To write the function, you can complete the following template:

import re

def laugh_score(laugh):
    # YOUR CODE GOES HERE

assert laugh_score('abcdefg') == 0
assert laugh_score('h') == 0
assert laugh_score('ha') == 2
assert laugh_score('HA') == 2
assert laugh_score('hahaha') == 6
assert laugh_score('ha ha ha') == 2
assert laugh_score('haaaaa') == 6
assert laugh_score('ahaha') == 4
assert laugh_score('Harry said Hahaha') == 2

Save this function in a file named laughScore.py.

Word Twister—ordW wisterT

Write a program that “twists” the words in a string. For example, calling twist_words('Hello world! How are you? I am fine.') returns 'oHell dworl! wHo ear uyo? I ma efin.' To do so, the sub() method for Pattern objects can move the last letter of every word in a string to the front of the word.

As arguments, the sub() method accepts a regex of the pattern to match, a string to replace the matches with, and the string to search for matches. Your regex should use the \b shorthand character class for word boundaries. For example, the regex \b[AEIOUaeiou]\w*\b would match every word that begins with an uppercase or lowercase vowel.

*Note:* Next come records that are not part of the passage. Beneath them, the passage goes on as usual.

===== src/rtl/batch_stream_pkg.sv =====
// Shared types and sizing helpers for the overlapping-batch stream (source and reassembler).
package batch_stream_pkg;

  typedef enum logic [1:0] {IDLE, COLLECT, GAP, DRAIN} state_e;

  function automatic int tot_size(input int batch_size, input int runs);
    return batch_size + runs - 1;
  endfunction

  function automatic int cnt_width(input int n);
    return (n < 1) ? 1 : $clog2(n + 1);
  endfunction

endpackage
### src/rtl/forwarding_pkg.sv
// Shared constants and bus-slicing helpers for the EX-stage operand bypass.
package forwarding_pkg;

  localparam int SRC_DM1  = 0;
  localparam int ZERO_REG = 0;

  // Producers are ordered youngest first, so the oldest (WB) sits at the top.
  function automatic int src_wb(input int n_src);
    return n_src - 1;
  endfunction

  function automatic int slice_lsb(input int idx, input int width);
    return idx * width;
  endfunction

endpackage

### src/rtl/bypass_port_select.sv
// One operand port: youngest-match priority select, load-use detect,
// stall-capture register and final operand mux.
module bypass_port_select
  import forwarding_pkg::*;
#(
  parameter int DATA_WIDTH    = 32,
  parameter int REG_ADD_WIDTH = 5,
  parameter int N_SRC         = 4
) (
  input  logic                          CLK,
  input  logic                          RST,
  input  logic                          STALL_EXECUTION_STAGE,
  input  logic                          FLUSH_EXECUTION_STAGE,
  input  logic [REG_ADD_WIDTH-1:0]      RS_ADDRESS,
  input  logic                          RS_USED,
  input  logic [DATA_WIDTH-1:0]         RS_DATA_EXECUTION,
  input  logic [N_SRC*REG_ADD_WIDTH-1:0] SRC_RD_ADDRESS,
  input  logic [N_SRC-1:0]              SRC_WRITE_ENABLE,
  input  logic [N_SRC-1:0]              SRC_DATA_READY,
  input  logic [N_SRC*DATA_WIDTH-1:0]   SRC_RD_DATA,
  output logic [DATA_WIDTH-1:0]         RS_DATA,
  output logic                          RS_FORWARDED,
  output logic                          PEND
);

  logic                  sel_hit;
  logic                  sel_ready;
  logic [DATA_WIDTH-1:0] sel_data;
  logic                  live_hit;
  logic                  cap_valid;
  logic [DATA_WIDTH-1:0] cap_data;

  // Scan oldest to youngest so the youngest match is the last one written.
  always_comb begin
    sel_hit   = 1'b0;
    sel_ready = 1'b0;
    sel_data  = '0;
    for (int s = src_wb(N_SRC); s >= SRC_DM1; s--) begin
      if (SRC_WRITE_ENABLE[s] &&
          SRC_RD_ADDRESS[slice_lsb(s, REG_ADD_WIDTH) +: REG_ADD_WIDTH] == RS_ADDRESS &&
          RS_ADDRESS != REG_ADD_WIDTH'(ZERO_REG)) begin
        sel_hit   = 1'b1;
        sel_ready = SRC_DATA_READY[s];
        sel_data  = SRC_RD_DATA[slice_lsb(s, DATA_WIDTH) +: DATA_WIDTH];
      end
    end
  end

  assign live_hit = sel_hit & sel_ready;
  assign PEND     = sel_hit & ~sel_ready & RS_USED;

  // A retired producer leaves no live hit; the capture carries its value
  // for the remainder of the stall.
  always_ff @(posedge CLK) begin
    if (RST || FLUSH_EXECUTION_STAGE || !STALL_EXECUTION_STAGE) begin
      cap_valid <= 1'b0;
      cap_data  <= '0;
    end else if (live_hit) begin
      cap_valid <= 1'b1;
      cap_data  <= sel_data;
    end
  end

  always_comb begin
    if (live_hit)       RS_DATA = sel_data;
    else if (cap_valid) RS_DATA = cap_data;
    else                RS_DATA = RS_DATA_EXECUTION;
  end

  assign RS_FORWARDED = live_hit | cap_valid;

endmodule

### src/rtl/bypass_network.sv
// EX-stage operand bypass: per-port select instances, hazard reduce and
// saturating hazard-cycle counter.
module bypass_network
  import forwarding_pkg::*;
#(
  parameter int DATA_WIDTH    = 32,
  parameter int REG_ADD_WIDTH = 5,
  parameter int N_SRC         = 4,
  parameter int N_PORT        = 2,
  parameter int CNT_WIDTH     = 16
) (
  input  logic                            CLK,
  input  logic                            RST,
  input  logic                            STALL_EXECUTION_STAGE,
  input  logic                            FLUSH_EXECUTION_STAGE,
  input  logic [N_PORT*REG_ADD_WIDTH-1:0] RS_ADDRESS,
  input  logic [N_PORT-1:0]               RS_USED,
  input  logic [N_PORT*DATA_WIDTH-1:0]    RS_DATA_EXECUTION,
  input  logic [N_SRC*REG_ADD_WIDTH-1:0]  SRC_RD_ADDRESS,
  input  logic [N_SRC-1:0]                SRC_WRITE_ENABLE,
  input  logic [N_SRC-1:0]                SRC_DATA_READY,
  input  logic [N_SRC*DATA_WIDTH-1:0]     SRC_RD_DATA,
  output logic [N_PORT*DATA_WIDTH-1:0]    RS_DATA,
  output logic [N_PORT-1:0]               RS_FORWARDED,
  output logic                            LOAD_USE_HAZARD,
  output logic [CNT_WIDTH-1:0]            HAZARD_COUNT
);

  logic [N_PORT-1:0] pend;

  for (genvar p = 0; p < N_PORT; p++) begin : g_port
    bypass_port_select #(
      .DATA_WIDTH   (DATA_WIDTH),
      .REG_ADD_WIDTH(REG_ADD_WIDTH),
      .N_SRC        (N_SRC)
    ) u_sel (
      .CLK                  (CLK),
      .RST                  (RST),
      .STALL_EXECUTION_STAGE(STALL_EXECUTION_STAGE),
      .FLUSH_EXECUTION_STAGE(FLUSH_EXECUTION_STAGE),
      .RS_ADDRESS           (RS_ADDRESS[p*REG_ADD_WIDTH +: REG_ADD_WIDTH]),
      .RS_USED              (RS_USED[p]),
      .RS_DATA_EXECUTION    (RS_DATA_EXECUTION[p*DATA_WIDTH +: DATA_WIDTH]),
      .SRC_RD_ADDRESS       (SRC_RD_ADDRESS),
      .SRC_WRITE_ENABLE     (SRC_WRITE_ENABLE),
      .SRC_DATA_READY       (SRC_DATA_READY),
      .SRC_RD_DATA          (SRC_RD_DATA),
      .RS_DATA              (RS_DATA[p*DATA_WIDTH +: DATA_WIDTH]),
      .RS_FORWARDED         (RS_FORWARDED[p]),
      .PEND                 (pend[p])
    );
  end

  assign LOAD_USE_HAZARD = |pend;

  always_ff @(posedge CLK) begin
    if (RST)
      HAZARD_COUNT <= '0;
    else if (LOAD_USE_HAZARD && HAZARD_COUNT != {CNT_WIDTH{1'b1}})
      HAZARD_COUNT <= HAZARD_COUNT + 1'b1;
  end

endmodule

### config.mk
export PLATFORM = sky130hd
export DESIGN_NAME = bypass_network
export DESIGN_NICKNAME = d
export VERILOG_FILES = /design/src/rtl/forwarding_pkg.sv /design/src/rtl/bypass_port_select.sv /design/src/rtl/bypass_network.sv
export SDC_FILE = /design/constraint.sdc
export NUM_CORES = 1
export LEC_CHECK = 0
export CORE_AREA = 2 2 121 152
export DETAILED_ROUTE_END_ITERATION = 10
export DIE_AREA = 0 0 123 154
export PLACE_DENSITY_LB_ADDON = 0.05
export RECOVER_POWER = 100
export SETUP_SLACK_MARGIN = 0.4
export SLEW_MARGIN = 15
export SYNTH_ARGS = -nofsm -noshare
export SYNTH_HDL_FRONTEND = slang
export SYNTH_SLANG_ARGS = --single-unit
### constraint.sdc
create_clock -name CLK -period 3.5 [get_ports CLK]
set_input_delay 0.7 -clock CLK [delete_from_list [all_inputs] [get_ports CLK]]
set_output_delay 0.7 -clock CLK [all_outputs]
set_load 0.02 [all_outputs]
==> metrics.txt <==
status finished, violations left; failing checks setup timing; CP Capture Type output pin; wire per inst 21.5 um; Core Area 0.0174 mm2; Gate Count Post-Synth 882; hold-fix buffers at CTS 0; via count 9277; # port buffers 318; DR DRC count 0; DPL Wire Length 20900 um; die area 0.0189 mm2; first-pass GRT wire length 50800 um; FP Rows 54; Worst-Margin Slew 0.533 ns; layout cells sized above 1 0.388; startpoint type of the worst setup path input port; Post-Place Cells 1465; PwrDens 235 mW/mm2; Yosys warnings 0; Final Setup Violations 69; Req. time, crit path 2.80 ns; Highest Clock Rate 0.259 GHz; max-cap viol count 0; TritonCTS Sinks 82; Synth cell types 48; Die Wd 123 um; Final Slew Violations 0; CP max-delay cell or4_4; vias in the first global route 9366; chip height 154 um; layout net count 1610; syn nets 1119; via density per instance 5.77; CP max stage delay 0.55 ns; crit path kind input port to output pin; Synth Flop Type dfxtp_1; Routability Congestion 0.877; worst relative slew slack 0.644; non-filler cells in the finished layout 1609; Most common cell on crit path buf_6; RSZ-0062 raised after global routing yes; Ports 319; drt initial violations 649; ys async rst share 0; CTS tree done; Tcrit/Tclk final 1.10; clock tree buffer depth 2; H-Tree Depth 3; post-layout min period 3.86 ns; final wirelength 34600 um; initial core utilization 0.375; maximum fanout along the worst path 8; initial antenna violation count 7; largest net degree at the start of global routing 67; clk_skew 0.00350 ns; DRT Pass-1 Iters 5; Post-DRT Antenna Nets 0; VDD IR max 227 uV; Root Buffer clkbuf_16; Post-Syn Area 0.00653 mm2; static leakage 5.05 nW; sequential fraction of the synthesis area 0.251; Min-Delay Path Class flip-flop to flip-flop; Yosys reg bits 82; Mean Syn Cell Area 7.41 um2; worst setup margin -0.359 ns; TNS Setup -16.79 ns; Area Overhead vs Synth 116%; clock slew at reported path FFs 0.07 ns; CTS buffer count 9; Worst Path Arrival 3.16 ns; GR Util All Layers 0.346; pre-CTS setup slack -1.05 ns; grt ovf 0; latest clock arrival within the worst-skew pair 0.35 ns; Final Hold Fails 0; Post-synth EDFFs 0; CP Cell Sequence buf_8, or4_4, nor2_4, buf_6, nor4_4, buf_6, mux2i_4, o31ai_4, buf_12, buf_8, buf_12, buf_16, o211ai_1, o21ai_2, buf_6
==> placed cells by master (no fill, tap or decap), types with 6 or more instances in the layout <==
cell               n
nor3_1            32
clkbuf_16         10
nand3_1            7
a21oi_1           38
dlygate4sd3_1     16
nand2_2            7
dlygate4sd2_1     17
o21ai_1           11
nand2_1          129
a211oi_4          25
a311oi_4           7
diode_2            7
nand4_1           10
o21ai_2           25
a311oi_2          26
nor2_1            69
or3_1              9
buf_16            18
xnor2_1           30
a211oi_2           7
buf_4            167
mux2i_1           97
buf_12            27
o21ai_4            6
a21oi_4            8
a21oi_2           32
clkdlybuf4s50_1  204
dfxtp_1           80
buf_6             94
o211ai_1          64
buf_8             15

The regex should also use parentheses to put the first letter of each word in one group and the remaining letters in a second group. This way, the second argument can include the \1 and \2 back references to reorder these two groups.

Your code needs to be only three lines long:

import re
pattern = re.compile(r'THE_REGEX')
print(pattern.sub(r'REPLACEMENT', 'Hello world! How are you? I am fine.'))

Save this program in a file named wordTwister.py.